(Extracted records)
"""

==> src/rtl/core/dfd_pkg.sv <==
// Shared types and constants for the DSHOT frame decoder.
`timescale 1ns / 1ps

package dfd_pkg;

   // Frame layout
   localparam int FRAME_BITS  = 16;
   localparam int COUNT_W     = 6;
   localparam int RAW_W       = 11;
   localparam int NIBBLE_W    = 4;
   localparam int WIDTH_W     = 16;
   localparam int THROTTLE_W  = 15;

   // Throttle scaling: product of scale and raw, divided by 2047
   localparam int PROD_W      = THROTTLE_W + RAW_W;
   localparam int SUM_W       = PROD_W + 1;
   localparam int DIV_SHIFT   = 11;
   localparam int RAW_FULL    = 2047;

   // Decoupling queue between front and back
   localparam int QUEUE_DEPTH = 4;
   localparam int QUEUE_PTR_W = 2;
   localparam int QUEUE_CNT_W = 3;

   // Register indexes
   localparam int CSR_INDEX_W = 3;
   localparam logic [CSR_INDEX_W-1:0] CSR_BIT_THRESHOLD   = 3'd0;
   localparam logic [CSR_INDEX_W-1:0] CSR_FIRST_PULSE_MIN = 3'd1;
   localparam logic [CSR_INDEX_W-1:0] CSR_FIRST_PULSE_MAX = 3'd2;
   localparam logic [CSR_INDEX_W-1:0] CSR_THROTTLE_SCALE  = 3'd3;
   localparam logic [CSR_INDEX_W-1:0] CSR_ZERO_ON_ERROR   = 3'd4;

   // Request item types
   localparam logic REQ_PULSE     = 1'b0;
   localparam logic REQ_FRAME_END = 1'b1;

   typedef struct packed {
      logic                 req_type;
      logic [WIDTH_W-1:0]   pulse_width;
   } req_item_type;

   typedef struct packed {
      logic [THROTTLE_W-1:0] throttle;
      logic                  telemetry_request;
      logic                  frame_ok;
   } rsp_item_type;

   typedef struct packed {
      logic [WIDTH_W-1:0]    bit_threshold;
      logic [WIDTH_W-1:0]    first_pulse_min;
      logic [WIDTH_W-1:0]    first_pulse_max;
      logic [THROTTLE_W-1:0] throttle_scale;
      logic                  zero_on_error;
   } cfg_type;

   // One classified frame handed from front to back
   typedef struct packed {
      logic             ok;
      logic             telemetry;
      logic [RAW_W-1:0] raw;
   } job_type;

endpackage

==> src/rtl/core/dfd_queue.sv <==
// Small job queue between the frame front end and the scaling back end.
`timescale 1ns / 1ps

module dfd_queue (
   input  logic              clock,
   input  logic              reset,
   input  logic              push,
   input  dfd_pkg::job_type  push_data,
   output logic              full,
   input  logic              pop,
   output logic              empty,
   output dfd_pkg::job_type  pop_data
);

   dfd_pkg::job_type                    mem_ff [dfd_pkg::QUEUE_DEPTH];
   logic [dfd_pkg::QUEUE_PTR_W-1:0]     wr_ptr_ff, wr_ptr_in;
   logic [dfd_pkg::QUEUE_PTR_W-1:0]     rd_ptr_ff, rd_ptr_in;
   logic [dfd_pkg::QUEUE_CNT_W-1:0]     count_ff, count_in;
   logic                                do_push;
   logic                                do_pop;

   assign full     = (count_ff == dfd_pkg::QUEUE_CNT_W'(dfd_pkg::QUEUE_DEPTH));
   assign empty    = (count_ff == '0);
   assign do_push  = push && !full;
   assign do_pop   = pop && !empty;
   assign pop_data = mem_ff[rd_ptr_ff];

   // Pointer and occupancy update
   always_comb begin
      wr_ptr_in = wr_ptr_ff;
      rd_ptr_in = rd_ptr_ff;
      count_in  = count_ff;
      if (do_push) begin
         wr_ptr_in = wr_ptr_ff + 1'b1;
      end
      if (do_pop) begin
         rd_ptr_in = rd_ptr_ff + 1'b1;
      end
      if (do_push && !do_pop) begin
         count_in = count_ff + 1'b1;
      end else if (do_pop && !do_push) begin
         count_in = count_ff - 1'b1;
      end
   end

   always_ff @(posedge clock) begin
      if (reset) begin
         wr_ptr_ff <= '0;
         rd_ptr_ff <= '0;
         count_ff  <= '0;
      end else begin
         wr_ptr_ff <= wr_ptr_in;
         rd_ptr_ff <= rd_ptr_in;
         count_ff  <= count_in;
      end
   end

   // Storage
   always_ff @(posedge clock) begin
      if (do_push) begin
         mem_ff[wr_ptr_ff] <= push_data;
      end
   end

endmodule

==> src/rtl/core/dfd_front.sv <==
// Front end: shifts in pulse bits, checks the frame at frame end, queues a job.
`timescale 1ns / 1ps

module dfd_front #(
   parameter int MAX_PULSES = 32
) (
   input  logic                  clock,
   input  logic                  reset,
   input  dfd_pkg::cfg_type      cfg,
   input  logic                  req_push,
   input  dfd_pkg::req_item_type req_data,
   input  logic                  job_full,
   output logic                  job_push,
   output dfd_pkg::job_type      job_data
);

   logic [dfd_pkg::FRAME_BITS-1:0] bit_shift_ff, bit_shift_in;
   logic [dfd_pkg::COUNT_W-1:0]    pulse_count_ff, pulse_count_in;
   logic                           first_in_range_ff, first_in_range_in;
   logic                           last_telemetry_ff, last_telemetry_in;
   logic                           accept;
   logic                           pulse_bit;
   logic                           width_in_range;
   logic [dfd_pkg::NIBBLE_W-1:0]   crc_calc;
   logic                           frame_ok;

   assign accept = req_push && !job_full;

   // Per-pulse classification
   assign pulse_bit      = (req_data.pulse_width > cfg.bit_threshold);
   assign width_in_range = (req_data.pulse_width >= cfg.first_pulse_min) &&
                           (req_data.pulse_width <= cfg.first_pulse_max);

   // Frame check: count, first pulse, XOR of the three data nibbles
   assign crc_calc = bit_shift_ff[15:12] ^ bit_shift_ff[11:8] ^ bit_shift_ff[7:4];
   assign frame_ok = (pulse_count_ff == dfd_pkg::COUNT_W'(dfd_pkg::FRAME_BITS)) &&
                     first_in_range_ff && (crc_calc == bit_shift_ff[3:0]);

   // Job for the back end
   always_comb begin
      job_data.ok        = frame_ok;
      job_data.telemetry = frame_ok ? bit_shift_ff[4] : last_telemetry_ff;
      job_data.raw       = frame_ok ? bit_shift_ff[15:5] : '0;
   end
   assign job_push = accept && (req_data.req_type == dfd_pkg::REQ_FRAME_END) &&
                     (frame_ok || cfg.zero_on_error);

   // Frame state update
   always_comb begin
      bit_shift_in      = bit_shift_ff;
      pulse_count_in    = pulse_count_ff;
      first_in_range_in = first_in_range_ff;
      last_telemetry_in = last_telemetry_ff;
      if (accept) begin
         unique case (req_data.req_type)
            dfd_pkg::REQ_PULSE: begin
               if (pulse_count_ff < dfd_pkg::COUNT_W'(MAX_PULSES)) begin
                  if (pulse_count_ff == '0) begin
                     first_in_range_in = width_in_range;
                  end
                  bit_shift_in   = {bit_shift_ff[dfd_pkg::FRAME_BITS-2:0], pulse_bit};
                  pulse_count_in = pulse_count_ff + 1'b1;
               end
            end
            dfd_pkg::REQ_FRAME_END: begin
               if (frame_ok) begin
                  last_telemetry_in = bit_shift_ff[4];
               end
               bit_shift_in      = '0;
               pulse_count_in    = '0;
               first_in_range_in = 1'b0;
            end
            default: begin
            end
         endcase
      end
   end

   always_ff @(posedge clock) begin
      if (reset) begin
         bit_shift_ff      <= '0;
         pulse_count_ff    <= '0;
         first_in_range_ff <= 1'b0;
         last_telemetry_ff <= 1'b0;
      end else begin
         bit_shift_ff      <= bit_shift_in;
         pulse_count_ff    <= pulse_count_in;
         first_in_range_ff <= first_in_range_in;
         last_telemetry_ff <= last_telemetry_in;
      end
   end

endmodule

==> src/rtl/core/dfd_back.sv <==
// Back end: scales raw throttle by throttle_scale / 2047 in a three-stage pipeline.
`timescale 1ns / 1ps

module dfd_back (
   input  logic                  clock,
   input  logic                  reset,
   input  dfd_pkg::cfg_type      cfg,
   input  logic                  job_empty,
   input  dfd_pkg::job_type      job_data,
   output logic                  job_pop,
   output logic                  rsp_empty,
   input  logic                  rsp_pop,
   output dfd_pkg::rsp_item_type rsp_data
);

   // Stage 1: product
   logic                          s1_valid_ff;
   logic [dfd_pkg::PROD_W-1:0]    s1_prod_ff, s1_prod_in;
   logic                          s1_ok_ff;
   logic                          s1_tel_ff;
   // Stage 2: quotient estimate
   logic                          s2_valid_ff;
   logic [dfd_pkg::PROD_W-1:0]    s2_prod_ff;
   logic [dfd_pkg::THROTTLE_W-1:0] s2_quot_ff, s2_quot_in;
   logic                          s2_ok_ff;
   logic                          s2_tel_ff;
   // Stage 3: corrected quotient, held as the result register
   logic                          s3_valid_ff;
   logic [dfd_pkg::THROTTLE_W-1:0] s3_quot_ff, s3_quot_in;
   logic                          s3_ok_ff;
   logic                          s3_tel_ff;

   logic                          advance;
   logic [dfd_pkg::SUM_W-1:0]     est_sum;
   logic [dfd_pkg::SUM_W-1:0]     remainder;

   // Whole pipeline moves unless a result is stuck at the output
   assign advance   = !s3_valid_ff || rsp_pop;
   assign job_pop   = advance && !job_empty;
   assign rsp_empty = !s3_valid_ff;

   always_comb begin
      rsp_data.throttle          = s3_quot_ff;
      rsp_data.telemetry_request = s3_tel_ff;
      rsp_data.frame_ok          = s3_ok_ff;
   end

   // 15x11 multiply
   assign s1_prod_in = dfd_pkg::PROD_W'(cfg.throttle_scale) * dfd_pkg::PROD_W'(job_data.raw);

   // x/2047 ~ (x + x/2^11 + x/2^22) / 2^11, low by at most one
   assign est_sum = dfd_pkg::SUM_W'(s1_prod_ff) +
                    dfd_pkg::SUM_W'(s1_prod_ff >> dfd_pkg::DIV_SHIFT) +
                    dfd_pkg::SUM_W'(s1_prod_ff >> (2 * dfd_pkg::DIV_SHIFT));
   assign s2_quot_in = dfd_pkg::THROTTLE_W'(est_sum >> dfd_pkg::DIV_SHIFT);

   // Remainder p - 2047*q, one correction step
   assign remainder = dfd_pkg::SUM_W'(s2_prod_ff) + dfd_pkg::SUM_W'(s2_quot_ff) -
                      (dfd_pkg::SUM_W'(s2_quot_ff) << dfd_pkg::DIV_SHIFT);
   assign s3_quot_in = (remainder >= dfd_pkg::SUM_W'(dfd_pkg::RAW_FULL)) ?
                       s2_quot_ff + 1'b1 : s2_quot_ff;

   // Valid bits
   always_ff @(posedge clock) begin
      if (reset) begin
         s1_valid_ff <= 1'b0;
         s2_valid_ff <= 1'b0;
         s3_valid_ff <= 1'b0;
      end else if (advance) begin
         s1_valid_ff <= !job_empty;
         s2_valid_ff <= s1_valid_ff;
         s3_valid_ff <= s2_valid_ff;
      end
   end

   // Payload
   always_ff @(posedge clock) begin
      if (advance) begin
         s1_prod_ff <= s1_prod_in;
         s1_ok_ff   <= job_data.ok;
         s1_tel_ff  <= job_data.telemetry;
         s2_prod_ff <= s1_prod_ff;
         s2_quot_ff <= s2_quot_in;
         s2_ok_ff   <= s1_ok_ff;
         s2_tel_ff  <= s1_tel_ff;
         s3_quot_ff <= s3_quot_in;
         s3_ok_ff   <= s2_ok_ff;
         s3_tel_ff  <= s2_tel_ff;
      end
   end

endmodule

==> src/rtl/core/dshot_frame_decoder.sv <==
// DSHOT frame decoder top level: config registers, front end, job queue, back end.
// A frame-end transaction's result reaches the rsp_ ports through the job queue, written at
// the accepting edge, and then the three-stage pipeline, which holds while a result waits.
// Throughput: one request transaction per cycle while req_full is low; req_full rises only
// when the four-entry job queue is full, which happens when results are not popped.
// Reset clears the frame state, queue and pipeline and loads the register defaults.
`timescale 1ns / 1ps

module dshot_frame_decoder #(
   parameter int MAX_PULSES = 32
) (
   input  logic                                clock,
   input  logic                                reset,
   input  logic                                req_push,
   output logic                                req_full,
   input  dfd_pkg::req_item_type               req_data,
   output logic                                rsp_empty,
   input  logic                                rsp_pop,
   output dfd_pkg::rsp_item_type               rsp_data,
   input  logic                                csr_valid,
   output logic                                csr_ready,
   input  logic [dfd_pkg::CSR_INDEX_W-1:0]     csr_index,
   input  logic [dfd_pkg::WIDTH_W-1:0]         csr_data
);

   dfd_pkg::cfg_type cfg_ff, cfg_in;
   logic             job_push;
   logic             job_full;
   logic             job_pop;
   logic             job_empty;
   dfd_pkg::job_type job_wr_data;
   dfd_pkg::job_type job_rd_data;

   // Register writes, always ready
   assign csr_ready = 1'b1;

   always_comb begin
      cfg_in = cfg_ff;
      if (csr_valid) begin
         unique case (csr_index)
            dfd_pkg::CSR_BIT_THRESHOLD:   cfg_in.bit_threshold   = csr_data;
            dfd_pkg::CSR_FIRST_PULSE_MIN: cfg_in.first_pulse_min = csr_data;
            dfd_pkg::CSR_FIRST_PULSE_MAX: cfg_in.first_pulse_max = csr_data;
            dfd_pkg::CSR_THROTTLE_SCALE:
               cfg_in.throttle_scale = csr_data[dfd_pkg::THROTTLE_W-1:0];
            dfd_pkg::CSR_ZERO_ON_ERROR:   cfg_in.zero_on_error   = csr_data[0];
            default: begin
            end
         endcase
      end
   end

   always_ff @(posedge clock) begin
      if (reset) begin
         cfg_ff.bit_threshold   <= '0;
         cfg_ff.first_pulse_min <= '0;
         cfg_ff.first_pulse_max <= '1;
         cfg_ff.throttle_scale  <= dfd_pkg::THROTTLE_W'(dfd_pkg::RAW_FULL);
         cfg_ff.zero_on_error   <= 1'b1;
      end else begin
         cfg_ff <= cfg_in;
      end
   end

   assign req_full = job_full;

   dfd_front #(
      .MAX_PULSES (MAX_PULSES)
   ) u_front (
      .clock    (clock),
      .reset    (reset),
      .cfg      (cfg_ff),
      .req_push (req_push),
      .req_data (req_data),
      .job_full (job_full),
      .job_push (job_push),
      .job_data (job_wr_data)
   );

   dfd_queue u_queue (
      .clock     (clock),
      .reset     (reset),
      .push      (job_push),
      .push_data (job_wr_data),
      .full      (job_full),
      .pop       (job_pop),
      .empty     (job_empty),
      .pop_data  (job_rd_data)
   );

   dfd_back u_back (
      .clock     (clock),
      .reset     (reset),
      .cfg       (cfg_ff),
      .job_empty (job_empty),
      .job_data  (job_rd_data),
      .job_pop   (job_pop),
      .rsp_empty (rsp_empty),
      .rsp_pop   (rsp_pop),
      .rsp_data  (rsp_data)
   );

endmodule

==> config.mk <==
export PLATFORM = sky130hd
export DESIGN_NAME = dshot_frame_decoder
export DESIGN_NICKNAME = d
export VERILOG_FILES = /design/src/rtl/core/dfd_pkg.sv /design/src/rtl/core/dfd_queue.sv /design/src/rtl/core/dfd_front.sv /design/src/rtl/core/dfd_back.sv /design/src/rtl/core/dshot_frame_decoder.sv
export SDC_FILE = /design/constraint.sdc
export NUM_CORES = 1
export LEC_CHECK = 0
export BUFFER_PORTS_ARGS = -buffer_cell sky130_fd_sc_hd__buf_2
export CORE_ASPECT_RATIO = 1.2
export CORE_MARGIN = 4
export CORE_UTILIZATION = 50
export CTS_BUF_LIST = sky130_fd_sc_hd__clkbuf_8 sky130_fd_sc_hd__clkbuf_16
export DETAILED_ROUTE_END_ITERATION = 10
export PLACE_DENSITY = 0.66
export SLEW_MARGIN = 20
export SYNTH_ARGS = -nofsm -noshare
export SYNTH_HDL_FRONTEND = slang
export SYNTH_SLANG_ARGS = --single-unit
==> constraint.sdc <==
create_clock -name clock -period 13.9 [get_ports clock]
set_clock_uncertainty 0.1 [all_clocks]
set_input_delay 1.39 -clock clock [delete_from_list [all_inputs] [get_ports clock]]
set_output_delay 1.39 -clock clock [all_outputs]
set_load 0.03 [all_outputs]
## Word level (Yosys, flattened, before mapping)

Memories as Yosys holds them, arrays and structs flattened. A register that Yosys moved wholly into a read port is not among the register bits.
Index checks and enable logic that the tools add are counted.
W data, S select, Z words.

- Logic and storage cells: 100
- Output and inout bits: 20
- Register bits after elaboration: 186
- Memories: 1
- Input bits: 41
- RAM bits: 52

Memories:

| memory | words | width | read ports | clocked after memory_dff | wr ports | RTL line | text |
|---|---|---|---|---|---|---|---|
| u_queue.mem_ff | 4 | 13 | 1 | 1 | 1 | dfd_queue.sv:15 | `dfd_pkg::job_type mem_ff [dfd_pkg::QUEUE_DEPTH];` |

- Multipliers: 1
- Mux-type cells: 16
- Reduce and logical (&&, ||, !) cells: 30
- $add $sub $neg: 10
- Magnitude comparators: 5
- Bitwise operators: 3
- Eq/ne operators: 9

Operator list:

| kind | count |
|---|---|
| $pmux W16 S2 | 1 |
| $add A26 B15 Y27 | 1 |
| $ge A27 B11 Y1 const B | 1 |
| $sub A27 B26 Y27 | 1 |
| $add A26 B15 Y26 | 1 |
| $add A26 B4 Y26 | 1 |
| $mul A15 B11 Y26 | 1 |
| $ge A16 B16 Y1 | 1 |
| $gt A16 B16 Y1 | 1 |
| $le A16 B16 Y1 | 1 |
| $mux W16 | 1 |
| $add A15 B1 Y15 const B | 1 |
| $mux W15 | 1 |
| $reduce_and A2 Y1 | 7 |
| $pmux W6 S2 | 1 |
| $logic_and A1 B1 Y1 | 11 |
| $mux W11 | 1 |
| $xor A4 B4 Y4 | 2 |
| $add A6 B1 Y6 const B | 1 |
| $eq A3 B2 Y1 const B | 2 |
| $eq A3 B3 Y1 const B | 2 |
| $eq A6 B5 Y1 const B | 1 |
| $logic_not A3 Y1 | 2 |
| $logic_not A6 Y1 | 1 |
| other kinds (17) | 30 |

## Depth between registers and ports, before layout

- Depth in word-level cells: 11
- Mapped depth: 24
- Mapped depth without buffers: 22

## Modules after synthesis

From an unflattened synthesis, not the netlist that was laid out.

- Cells, all modules: 1834
- Area, all modules: 18514.0 um^2

By module, submodules not included:

| module | area each (um^2) | cells each | instances |
|---|---|---|---|
| dfd_back | 11224.5 | 1177 | 1 |
| dshot_frame_decoder | 2593.7 | 249 | 1 |
| dfd_queue | 2352.3 | 115 | 1 |
| dfd_front | 2343.5 | 293 | 1 |

## Worst setup path after synthesis

OpenSTA, ideal clock, no wires.

- Path type: register -> register
- From: register with a tool-made name
- To: register u_back.s1_prod_ff[24] (netlist name) (data pin)
- Stages on the path, launching flop included: 22
- Data required time: 13.541 ns
- Arrival: 6.312 ns
- Period minus slack after synthesis: 6.671 ns
- Buffers on the path: 2
- Path slack: 7.229 ns
- Cells stage by stage: dfxtp_1 > buf_1 > mux4_2 > clkbuf_1 > and2_1 > fa_1 > fa_1 > fa_1 > fa_1 > inv_1 > fa_1 > inv_1 > ha_1 > a21o_1 > a21o_1 > a21oi_1 > nand2b_1 > a21oi_1 > o21ai_0 > a31o_2 > a21o_1 > xor2_1

RTL lines:

| what | RTL line | text |
|---|---|---|
| to (signal assigned) | dfd_back.sv:79 | `s1_prod_ff <= s1_prod_in;` |
| to (decl) | dfd_back.sv:18 | `logic [dfd_pkg::PROD_W-1:0] s1_prod_ff, s1_prod_in;` |

==> metrics.csv <==
stage,metric,value,unit
run_status,status,completed,
timing,final hold viol count,0,
cts,Num CTS Buffers,26,
timing,RSZ-0062 raised after global routing,no,
finish,Syn-to-layout area delta,8.767,%
floorplan,core area,35190,µm²
yosys,Yosys reg bits,240,
worst_hold_path,Hold Startpoint,u_back.s1_tel_ff$_DFFE_PN_,
yosys,Post-synth EDFFs,140,
yosys,Cells after Synth,1835,
timing,max frequency,143.3,MHz
timing,fin crit period,6978,ps
timing,setup TNS,0,ps
drt,Remaining DRCs,0,
drt,wire length per cell,16.35,µm
yosys,area of the mapped netlist,17910,µm²
finish,fin area,19480,µm²
drt,initial detailed-routing violation count,536,
yosys,top cell type's share of synthesized area,23.47,%
yosys,Yosys top cell by area,edfxtp_1,
timing,final setup violating endpoints,0,
placed_design,hpwl dp,30360,µm
finish,share of layout cells above drive strength 1,6.904,%
drt,"antenna viol nets, final",0,
global_routing,initial antenna violation count,0,
cts,clock root buffer master,clkbuf_16,
critical_path,CP arrival,7160,ps
cts,Setup Buffers After CTS,0,
cts,Hold Buf Count CTS,0,
cts,Clock Sinks,240,
critical_path,Worst Path Required,14080,ps
floorplan,FP Rows,75,
finish,fillers,3108,
yosys,Yosys cell types,66,
critical_path,crit end category,register,
global_routing,vias in the first global route,12820,
critical_path,crit path launch type,register,
floorplan,die extent in x,180.8,µm
yosys,"Avg Cell Area, Syn",9.760,µm²
critical_path,Critical Path Fanout Max,15,
drt,Routed Wire Length,38340,µm
placed_design,dpl cell area,18570,µm²
global_routing,GR Overflow Total,0,
yosys,Syn. warnings,0,
cts,TritonCTS clock tree,yes,
drt,DR vias/cell,5.325,
cts,clock buffer depth,3,
yosys,"FFs w/ async S/R, synth",0,%
floorplan,Chip Height,215.3,µm
finish,post-layout util,55.36,%
worst_hold_path,Hold Crit Class,register to register,
timing,Slew HR,28.37,%
cts,Clock transition at path regs,60,ps
cts,worst skew pair latency,540,ps
critical_path,Setup Crit Path Kind,register to register,
finish,antenna cell count,0,
global_routing,largest net degree at the start of global routing,97,
placed_design,global placer's final weighted congestion,0.9306,
yosys,Post-Syn Nets,2193,
yosys,register area share after synthesis,34.65,%
drt,DR vias,12490,
timing,max-slew violation count,0,
finish,NumNets Final,2222,
timing,Tcrit/Tclk final,50.20,%
floorplan,die area,38920,µm²
global_routing,Overall Global Routing Usage,19.71,%
floorplan,Initial Util,50.89,%
flow_run,max-cap violation count,0,
placed_design,PortBufs,59,
yosys,top_reg_cell synth,edfxtp_1,
finish,fin cells,2345,
timing,Worst Tran Pin Value,1069,ps
placed_design,dpl cells,2298,
drt,DRT Pass-1 Iters,6,
floorplan,IO Pins,61,
cts,# H-tree levels,1,
yosys,Synth area leaders,"edfxtp_1 (23%), fa_1 (14%), ha_1 (13%)",
cts,post-cts resize count,0,
global_routing,first-pass GRT wire length,63320,µm
## layer usage
layer	up-vias	track usage (%)	wire length, µm
li1	6146	-	-
met1	5989	22.25	14930
met2	249	37.27	20450
met3	102	2.131	1262
met4	0	8.623	1697
met5	-	0	0
## state kept, by name, indices dropped and copies added (netlist names), named ones only
signal / cells
u_front.pulse_count_ff: 6
u_back.s2_tel_ff: 1
u_back.s1_tel_ff: 1
u_back.s1_ok_ff: 1
cfg_ff: 64
u_front.first_in_range_ff: 1
u_front.last_telemetry_ff: 1
u_back.s3_valid_ff: 1
u_queue.mem_ff: 52
u_back.s3_tel_ff: 1
u_queue.rd_ptr_ff: 2
u_front.bit_shift_ff: 16
u_back.s2_valid_ff: 1
u_queue.wr_ptr_ff: 2
u_back.s2_quot_ff: 15
u_back.s2_ok_ff: 1
u_back.s1_valid_ff: 1
u_back.s1_prod_ff: 26
u_queue.count_ff: 3
u_back.s3_quot_ff: 15
u_back.s3_ok_ff: 1
u_back.s2_prod_ff: 26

"""

* **Work order**
Each line of the records that contains the string "which" must be copied.

* **Exercise solution**
// the accepting edge, and then the three-stage pipeline, which holds while a result waits.
// when the four-entry job queue is full, which happens when results are not popped.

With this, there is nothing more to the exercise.